## EXERCISE REQUIREMENTS
Copy out only those lines running from the line with "export HOLD_SLACK_MARGIN = 0.29" to the end of the listing, keeping each one exactly as it is.

## DATASET EXTRACT
******************************

// fifo
module fifo(input wire clk,reset,wr,rd, input wire[15:0] d_in, output wire full,empty, output wire[15:0] d_out);
	wire[3:0] front,rear;
	wire[15:0] t;
	wire front_inc,rear_inc,full_,empty_;
	full_empty f0(front,rear,full,empty);
	invert i0(full,full_);
	invert i1(empty,empty_);
	and2 a1(wr,full_,front_inc);
	bin_counter bc0(clk,reset,front_inc,front);
	and2 a2(rd,empty_,rear_inc);
	bin_counter bc1(clk,reset,rear_inc,rear);
	memory m0(clk, reset, front_inc, rear_inc, front, rear, d_in, t);
	dfr16 d0(clk, reset, t, d_out);
endmodule
Size: ~2100 cells after synthesis, ~280 flip-flops, about 38 I/O pins, roughly 14000 µm² of cells after synthesis.
export LEC_CHECK = 0
export ABC_AREA = 1
export CAP_MARGIN = 10
export CELL_PAD_IN_SITES_GLOBAL_PLACEMENT = 0
export CORE_MARGIN = 2
export CORE_UTILIZATION = 72
export CTS_CLUSTER_DIAMETER = 363
export CTS_CLUSTER_SIZE = 22
export HOLD_SLACK_MARGIN = 0.29
export PLACE_DENSITY = 0.65
export SETUP_SLACK_MARGIN = -0.25
export SLEW_MARGIN = 40
export TNS_END_PERCENT = 90
create_clock -name core_clock -period 2.83 [get_ports {clk}]
run.sh (not shown) runs the stock make flow with config.mk's settings and CLKGATE_MAP_FILE=.
The baseline finished but failed the layout checks on setup timing.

******************************

## EXERCISE RESPONSE
export HOLD_SLACK_MARGIN = 0.29
export PLACE_DENSITY = 0.65
export SETUP_SLACK_MARGIN = -0.25
export SLEW_MARGIN = 40
export TNS_END_PERCENT = 90
create_clock -name core_clock -period 2.83 [get_ports {clk}]
run.sh (not shown) runs the stock make flow with config.mk's settings and CLKGATE_MAP_FILE=.
The baseline finished but failed the layout checks on setup timing.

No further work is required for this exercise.